Give again, word for word, each line below starting at the one that contains "repair resizes: 0" and ending at the one that contains "area: 0.00923 mm2".
---------- Data for the task ----------
--- config.mk ---
export PLATFORM = sky130hd
export DESIGN_NAME = pipe_skid_stage
export DESIGN_NICKNAME = d
export VERILOG_FILES = /design/src/rtl/pipe_skid_stage.sv
export SDC_FILE = /design/constraint.sdc
export NUM_CORES = 1
export LEC_CHECK = 0
export ABC_AREA = 0
export BUFFER_PORTS_ARGS = -buffer_cell sky130_fd_sc_hd__buf_2
export CORE_UTILIZATION = 35
export CTS_CLUSTER_SIZE = 24
export DETAILED_ROUTE_END_ITERATION = 16
export PLACE_DENSITY = 0.65
export SLEW_MARGIN = 20
export SYNTH_ARGS = -nofsm -noshare
export SYNTH_HDL_FRONTEND = slang
export SYNTH_SLANG_ARGS = --single-unit
--- constraint.sdc ---
create_clock -name clk -period 2.06 [get_ports clk]
set_input_delay 0.206 -clock clk [delete_from_list [all_inputs] [get_ports clk]]
set_output_delay 0.206 -clock clk [all_outputs]
set_load 0.1 [all_outputs]
--- src/rtl/pipe_skid_stage.sv ---
// Elastic pipeline stage with a valid/ready handshake, a 2-entry skid buffer and flush.
// in_ready, out_valid and occupancy come only from registered state. This keeps any
// combinational path from out_ready to in_ready, or from in_* to out_*, out of this stage.
module pipe_skid_stage #(
    parameter int unsigned      WIDTH       = 32,
    parameter logic [WIDTH-1:0] RESET_VALUE = '0
) (
    input  logic             clk,
    input  logic             reset,
    input  logic             flush,
    input  logic             in_valid,
    output logic             in_ready,
    input  logic [WIDTH-1:0] in_data,
    output logic             out_valid,
    input  logic             out_ready,
    output logic [WIDTH-1:0] out_data,
    output logic [1:0]       occupancy
);

    typedef enum logic [1:0] {
        StEmpty = 2'd0,
        StOne   = 2'd1,
        StTwo   = 2'd2
    } state_e;

    state_e           state_q, state_d;
    logic [WIDTH-1:0] main_q, main_d;
    logic [WIDTH-1:0] skid_q, skid_d;

    logic in_fire;
    logic out_fire;

    // Decode the handshake outputs and the occupancy from the registered state only.
    always_comb begin
        in_ready  = 1'b1;
        out_valid = 1'b0;
        occupancy = 2'd0;
        unique case (state_q)
            StEmpty: begin
                in_ready  = 1'b1;
                out_valid = 1'b0;
                occupancy = 2'd0;
            end
            StOne: begin
                in_ready  = 1'b1;
                out_valid = 1'b1;
                occupancy = 2'd1;
            end
            StTwo: begin
                in_ready  = 1'b0;
                out_valid = 1'b1;
                occupancy = 2'd2;
            end
            default: begin
                in_ready  = 1'b1;
                out_valid = 1'b0;
                occupancy = 2'd0;
            end
        endcase
    end

    assign in_fire  = in_valid & in_ready;
    assign out_fire = out_valid & out_ready;
    assign out_data = main_q;

    // Next state and data: flush wins over the normal transitions. A flush clears validity
    // only, so the data registers keep whatever they held.
    always_comb begin
        state_d = state_q;
        main_d  = main_q;
        skid_d  = skid_q;
        if (flush) begin
            state_d = StEmpty;
        end else begin
            unique case (state_q)
                StEmpty: begin
                    if (in_fire) begin
                        state_d = StOne;
                        main_d  = in_data;
                    end
                end
                StOne: begin
                    if (in_fire && out_fire) begin
                        main_d = in_data;
                    end else if (in_fire) begin
                        state_d = StTwo;
                        skid_d  = in_data;
                    end else if (out_fire) begin
                        state_d = StEmpty;
                    end
                end
                StTwo: begin
                    // in_ready is low here, so only a drain can happen.
                    if (out_fire) begin
                        state_d = StOne;
                        main_d  = skid_q;
                    end
                end
                default: begin
                    state_d = StEmpty;
                end
            endcase
        end
    end

    // State and data registers with a synchronous reset.
    always_ff @(posedge clk) begin
        if (reset) begin
            state_q <= StEmpty;
            main_q  <= RESET_VALUE;
            skid_q  <= RESET_VALUE;
        end else begin
            state_q <= state_d;
            main_q  <= main_d;
            skid_q  <= skid_d;
        end
    end

endmodule

# Word-level counts from Yosys, hierarchy flattened
# Index checks and enable logic that the tools add are counted.
# totals
elab_cells	35
register_bits	66
out_inout_bits	36
in_bits	37
# op_classes
reduce_logical	8
n_eq_ne	7
mux	13
bitwise_logic	4
# op_table
cell	count
32-bit 2-to-1 mux	3
32-bit one-hot mux with 3 select lines	1
2-bit 2-to-1 mux	5
2-bit inequality test (second input constant)	4
4-bit AND reduction	2
2-bit one-hot mux with 3 select lines	1
5-bit AND reduction	1
2-bit one-hot mux with 2 select lines	1
2-bit OR reduction	2
3-bit inequality test (second input constant)	1
3-bit nonzero test	1
1-bit AND	2
2-bit by 1-bit == test with 1-bit output (second input constant)	1
2-bit == test (second input constant)	1
2-bit logical NOT	1
1-bit 2-to-1 mux	2
1-bit inverter	2
1-bit logical AND	1

# Logic depth before layout (Yosys ltp)
# Gate-level depths: netlist of the first run.
# depth
ltp_word	8
mapped_depth	9

# Worst setup path before layout of the first run
# No wires, ideal clock.
# synth_path
kind	register to register
from	register state_q[0]
to	register state_q[0]
arrival_time_ns	2.564
stages_incl_launch_ff	7
n_path_buf	1
slack_ns	-0.576
cell_sequence	dfxtp_1 > inv_1 > ha_1 > buf_2 > inv_1 > o211ai_1 > mux2i_1
# synth_lines
item	line	source
start: declaration	26	state_e state_q, state_d;
start signal: assignment	109	state_q <= StEmpty;
start signal: assignment	113	state_q <= state_d;
2-bit == test (*)	38	unique case (state_q)
1-bit 2-to-1 mux (*)	38	
net in_ready	12	output logic in_ready,
1-bit AND (*)	62	assign in_fire = in_valid & in_ready;
2-bit 2-to-1 mux / 1-bit logical AND (equally long branches)	85, 83	
2-bit 2-to-1 mux / 2-bit inequality test (equally long branches)	n/a	
2-bit one-hot mux with 3 select lines / 4-bit AND reduction (equally long branches)	n/a	
# Mark *: on every way through the listed nets, which the timed path passes. The rest lies on a longest branch. The select of a mux whose other input is x is not followed.
# A chain may end at the register's enable or synchronous reset.

# Worst setup path in the final report of the first run
# layout_path
from	register state_q[0]
to	output port in_ready
# layout_via
elab_chain_cells	2
# layout_lines
item	line
2-bit == test	38
1-bit 2-to-1 mux	38
end: declaration	12
# No other way between the ends.

==> results by group, run 1 <==
Pwr
  – Tot Pwr: 3.30 mW
  – Clk network pwr share: 32.5%
  – Sequential share of power: 41.9%
  – Psw: 1.21 mW
  – Internal power: 2.09 mW
  – Worst VDD drop: 0.000382 V
  – Switch share: 36.6%
  – Cell area power density: 893 mW/mm2
  – Pleak: 1.35 nW
  – Gate power share: 25.6%

Placement
  – DP HPWL: 4840 um
  – I/O Buffers: 72
  – Final GP Congestion: 0.751
  – DP Area: 0.00350 mm2

Logic synthesis
  – Distinct cells, synth: 23
  – Syn Area/Cell: 9.39 um2
  – Sequential cell area fraction in the yosys report: 44.5%
  – Yosys warns: 0
  – Syn Nets: 357
  – Post-Syn Area: 0.00297 mm2
  – Yosys reg bits: 66
  – Gate Count Post-Synth: 316

Route
  – Via density: 5.02
  – # DRC: 0
  – Post-Route WL: 7070 um
  – 1st-pass router iterations: 4
  – Vias after detailed routing: 2,496
  – DR WL/cell: 14.2 um
  – Post-route ant nets: 0
  – Iteration-0 DRC Markers: 99

STA
  – Max_slew headroom: 67.2%
  – Max-slew violations: 0
  – Final hold violation count: 0
  – Clk_skew: 0.00555 ns
  – FMAX: 528 MHz
  – Final Critical Period: 1.89 ns
  – RSZ-0062 raised after global routing: no
  – Fin crit share: 91.9%
  – Worst Max-Slew Pin Slew: 0.495 ns
  – Hold_ws: 0.107 ns
  – Final setup vio count: 0
  – Setup_tns: 0 ns

Clock network
  – Clk_lat worst skew: 0.34 ns
  – Root Buffer: clkbuf_8
  – Clk pin slew, worst setup/hold paths: 0.08 ns
  – CTS Buf Count: 9
  – TritonCTS clock tree: yes
  – H-Tree Depth: 3
  – CTS Sinks: 66
  – Max Root-Sink Buffers: 2

Critical path
  – Critical path class: reg2out
  – Crit path cell chain: inv_2, ha_4, buf_6, clkinvlp_4, buf_2
  – Crit-path max FO: 16
  – WP buf/inv: 4
  – Setup crit start kind: flip-flop
  – Worst EP required: 1.85 ns
  – Largest stage delay, worst path: 0.34 ns
  – Critical-path top delay cell: dfxtp_2
  – Crit path max-delay family: buffers and inverters
  – Worst setup EP type: output port
  – CP Data Arrival Time: 1.69 ns

Floorplanning
  – Die height: 94.1 um
  – Die outline width: 94.1 um
  – Die area: 0.00885 mm2
  – Top-Level Pins: 73
  – # rows: 33
  – Starting density of the core: 36.1%
  – Core Footprint: 0.00822 mm2

Cells and area
  – Share of cells above drive strength 1: 36.7%
  – Fill count: 814
  – Most common cell after layout, fill and taps aside: buf_2
  – Finished Cell Area: 0.00369 mm2
  – Most frequent cells in the layout: 71 x buf_2, 66 x nand2_1, 64 x a21oi_1, 64 x dfxtp_1, 34 x mux2i_1
  – Area growth syn-to-layout: 24.5%
  – Final Util: 44.9%
  – Number of nets in the layout: 428
  – ANT cells: 0

Global routing
  – Vias in the first global route: 2,275
  – Initial antenna violation count: 0
  – First-pass GRT wire length: 11,300 um
  – Global route overflow: 0
  – Largest net degree at the start of global routing: 33
  – Gr usage total: 16.6%

Min path
  – Hold WC Path Type: in2reg

Flow run
  – Max-cap violations: 0

Status
  – Status: completed
## final cells by class
cell class | instances | area [um2] | share of cell area, %
Tap cell | 105 | 131 | 3.56
Clock inverter | 7 | 68.8 | 1.86
Sequential cell | 66 | 1320 | 35.9
Inverter | 5 | 22.5 | 0.610
Timing Repair Buffer | 88 | 499 | 13.5
Clock buffer | 9 | 124 | 3.35
Multi-Input combinational cell | 217 | 1520 | 41.2
## flip-flops by register name, indices dropped and copies added, names as in the netlist
register,cells
out_data,32
state_q,2
skid_q,32
## worst reg2reg max path, stage by stage, from the launching register on
cell and delay (ns):
dfxtp_2 0.38, inv_1 0.09, ha_4 0.25, and4b_1 0.20, nand2b_1 0.16, and2_2 0.23, buf_4 0.19, a211oi_2 0.20
## cell usage after synthesis, drive strengths merged
cell	count	area, um2
a21oi	64	320
o21ai	1	5.00
nor2	2	7.51
clkbuf	11	41.3
or2	1	6.26
nand2b	2	12.5
nor2b	1	6.26
nand2	66	248
a221oi	1	15.0
mux2i	34	340
a211o	1	8.76
ha	4	50.1
and4b	1	10.0
o211ai	2	15.0
a211oi	33	403
nand3b	2	15.0
inv	5	18.8
dfxtp	66	1320
buf	17	110
and2	1	6.26
o22ai	1	6.26
## layer usage
| metal | routed length (um) | vias to the layer above | global-route usage, % |
|---|---|---|---|
| met5 | 0 | - | 0 |
| met4 | 86 | 0 | 5.00 |
| met3 | 429 | 8 | 5.58 |
| met2 | 3190 | 61 | 25.8 |
| met1 | 3370 | 1173 | 21.7 |
| li1 | - | 1254 | - |
## power by group through the flow
| stage | Combinational (mW) | Sequential [mW] | Clock [mW] |
|---|---|---|---|
| after floorplan | 0.288 | 1.81 | 0 |
| after global placement | 0.839 | 1.41 | 0 |
| after detailed placement | 0.849 | 1.41 | 0 |
| after CTS | 0.850 | 1.38 | 1.10 |
| after global routing | 0.887 | 1.39 | 1.16 |
| final | 0.844 | 1.38 | 1.07 |
## stage by stage
step	cells	setup slack [ns]
after global placement	481	0.319
after global routing	497	0.0903
final	497	0.167
after floorplan	316	-0.00616
after CTS	497	0.0299
after detailed placement	481	0.273
## kinds of logic after synthesis
logic type               Yosys count  synth area share (%)
multiplexers                      34                  11.5
AND/OR/NAND/NOR                   76                  10.5
buffers and inverters             33                  5.74
adder cells (fa/ha/maj)            4                  1.69
AO/OA/AOI/OAI                    103                  26.1
flip-flops                        66                  44.5
## timing repair
item | CTS | global route
setup buffers | 0 | 0
hold buffers | 0 | 0
endpoints found under the setup margin | 0 | 1
gates resized for setup | 0 | 1
## final timing paths
kind                     from           to  slack, ns  cells after the start
setup / recovery   state_q[0]     in_ready       0.17                      5
hold / removal    in_data[30]   skid_q[30]       0.11                      3
setup reg to reg   state_q[1]  out_data[2]       0.28                      7
hold reg to reg    skid_q[21]   skid_q[21]       0.46                      2
Power figures use the tool's default switching activity.
==> run 2, diff against run 1 <==
--- a/config.mk
+++ b/config.mk
@@ -7,6 +7,8 @@
 export LEC_CHECK = 0
 export ABC_AREA = 0
 export BUFFER_PORTS_ARGS = -buffer_cell sky130_fd_sc_hd__buf_2
+export CORE_ASPECT_RATIO = 0.8
+export CORE_MARGIN = 2
 export CORE_UTILIZATION = 35
 export CTS_CLUSTER_SIZE = 24
 export DETAILED_ROUTE_END_ITERATION = 16
==> results by group, run 2 (same netlist as run 1, synthesis figures left out) <==
Status
  – Status: completed

Global routing
  – First-pass GRT wire length: 12,000 um
  – Initial antenna violation count: 0
  – Gr usage total: 16.6%
  – Largest net degree at the start of global routing: 46
  – Global route overflow: 0
  – Vias in the first global route: 2,442

Min path
  – Hold WC Path Type: in2reg

Route
  – DR WL/cell: 14.8 um
  – Vias after detailed routing: 2,510
  – Via density: 5.00
  – # DRC: 0
  – Post-route ant nets: 0
  – Iteration-0 DRC Markers: 86
  – 1st-pass router iterations: 4
  – Post-Route WL: 7440 um

STA
  – Max_slew headroom: 64.9%
  – Max-slew violations: 0
  – Clk_skew: 0.00725 ns
  – Final hold violation count: 0
  – Final setup vio count: 0
  – Worst Max-Slew Pin Slew: 0.527 ns
  – Fin crit share: 91.4%
  – Final Critical Period: 1.88 ns
  – RSZ-0062 raised after global routing: no
  – Setup_tns: 0 ns
  – FMAX: 531 MHz

Cells and area
  – Multi-input logic area: 0.00152 mm2
  – Number of nets in the layout: 426
  – ANT cells: 0
  – Share of cells above drive strength 1: 36.2%
  – Most common cell after layout, fill and taps aside: buf_2
  – Area growth syn-to-layout: 26.7%
  – Finished Cell Area: 0.00376 mm2
  – Fill count: 823
  – Most frequent cells in the layout: 71 x buf_2, 66 x nand2_1, 64 x a21oi_1, 64 x dfxtp_1, 34 x mux2i_1
  – Reg area: 0.00132 mm2

Flow run
  – Max-cap violations: 0

Clock network
  – CTS Sinks: 66
  – Cts repair resizes: 0
  – Clk_lat worst skew: 0.34 ns
  – Post-CTS Repair Setup Buffers: 0
  – TritonCTS clock tree: yes
  – Cts hold-fix bufs: 0
  – Root Buffer: clkbuf_8
  – Clk pin slew, worst setup/hold paths: 0.07 ns
  – CTS Buf Count: 9
  – Max Root-Sink Buffers: 2
  – H-Tree Depth: 3

Floorplanning
  – Die area: 0.00923 mm2
  – Starting density of the core: 35.4%
  – Core Footprint: 0.00837 mm2
  – Die outline width: 107 um
  – # rows: 30
  – Top-Level Pins: 73
  – Die height: 86.3 um

Critical path
  – Crit-path max FO: 16
  – WP buf/inv: 2
  – Critical path class: reg2reg
  – Setup crit start kind: flip-flop
  – Crit path max-delay family: simple AND/OR/NAND/NOR gates
  – Critical-path top delay cell: dfxtp_2
  – Largest stage delay, worst path: 0.37 ns
  – Worst setup EP type: flip-flop
  – CP Data Arrival Time: 2.08 ns
  – Crit path cell chain: inv_1, ha_4, and4b_1, nand2b_1, and2_2, buf_4, a211oi_2
  – Worst EP required: 2.26 ns

Pwr
  – Pleak: 1.37 nW
  – Worst VDD drop: 0.000355 V
  – Cell area power density: 917 mW/mm2

Placement
  – Final GP Congestion: 0.786
  – DP HPWL: 5110 um
  – I/O Buffers: 72
  – DP Area: 0.00354 mm2
## run 2: changes by cell type in the layout (fill, tap and decap cells not counted)
| cell | previous run | this run |
|---|---|---|
| buf_6 | 1 | 0 |
| inv_6 | 1 | 0 |
| clkbuf_1 | 0 | 1 |
| clkinvlp_4 | 3 | 2 |
| clkinv_2 | 3 | 2 |
| bufinv_16 | 1 | 2 |
| clkbuf_8 | 9 | 10 |
| buf_12 | 1 | 5 |
| buf_4 | 15 | 10 |
## run 2: path summary, 6_finish.rpt
kind	slack, ns	cells past startpoint	end	start
worst min register to register	0.46	2	skid_q[30]	skid_q[30]
worst min-delay path	0.11	3	skid_q[5]	in_data[5]
worst max-delay path	0.18	7	out_data[19]	state_q[1]
worst max register to register	0.18	7	out_data[19]	state_q[1]
## run 2: worst reg2reg max path, stage by stage (launching register included)
cell,delay (ns)
dfxtp_2,0.37
inv_1,0.09
ha_4,0.31
and4b_1,0.22
nand2b_1,0.16
and2_2,0.20
buf_4,0.29
a211oi_2,0.11
## run 2: area by class of cell
type | count | area share [%]
multi-input cells | 217 | 40.5
flip-flops and latches | 66 | 35.2
repair buffers | 86 | 14.1
clock buffers | 11 | 3.76
well taps | 112 | 3.73
clock inverters | 5 | 2.06
inverters | 5 | 0.599
## run 2: per-layer routing
metal | vias up | routed length, um | global-route usage (%)
met5 | - | 0 | 0
met4 | 0 | 52 | 4.60
met3 | 4 | 283 | 4.14
met2 | 51 | 3690 | 28.4
met1 | 1211 | 3420 | 21.0
li1 | 1244 | - | -
## run 2: where the power goes
part	leakage, nW	switching [mW]	internal [mW]	total (mW)
registers	0.540	0.0381	1.34	1.38
logic	0.723	0.661	0.194	0.855
clock network	0.109	0.497	0.711	1.21
total	1.37	1.20	2.25	3.44
## run 2: metrics by stage
step           power [mW]  utilization, %  cells  hold slack, ns  setup slack (ns)
2_1_floorplan        2.09               -    316           0.342          -0.00616
6_report             3.44            44.9    502           0.105             0.178
3_3_place_gp         2.26            42.3    486           0.442             0.268
3_5_place_dp         2.27            42.3    486           0.448             0.171
4_1_cts              3.48            44.9    502          0.0865             0.161
5_1_grt              3.59            44.9    502           0.101            0.0543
----------
Task answer →
  – Cts repair resizes: 0
  – Clk_lat worst skew: 0.34 ns
  – Post-CTS Repair Setup Buffers: 0
  – TritonCTS clock tree: yes
  – Cts hold-fix bufs: 0
  – Root Buffer: clkbuf_8
  – Clk pin slew, worst setup/hold paths: 0.07 ns
  – CTS Buf Count: 9
  – Max Root-Sink Buffers: 2
  – H-Tree Depth: 3

Floorplanning
  – Die area: 0.00923 mm2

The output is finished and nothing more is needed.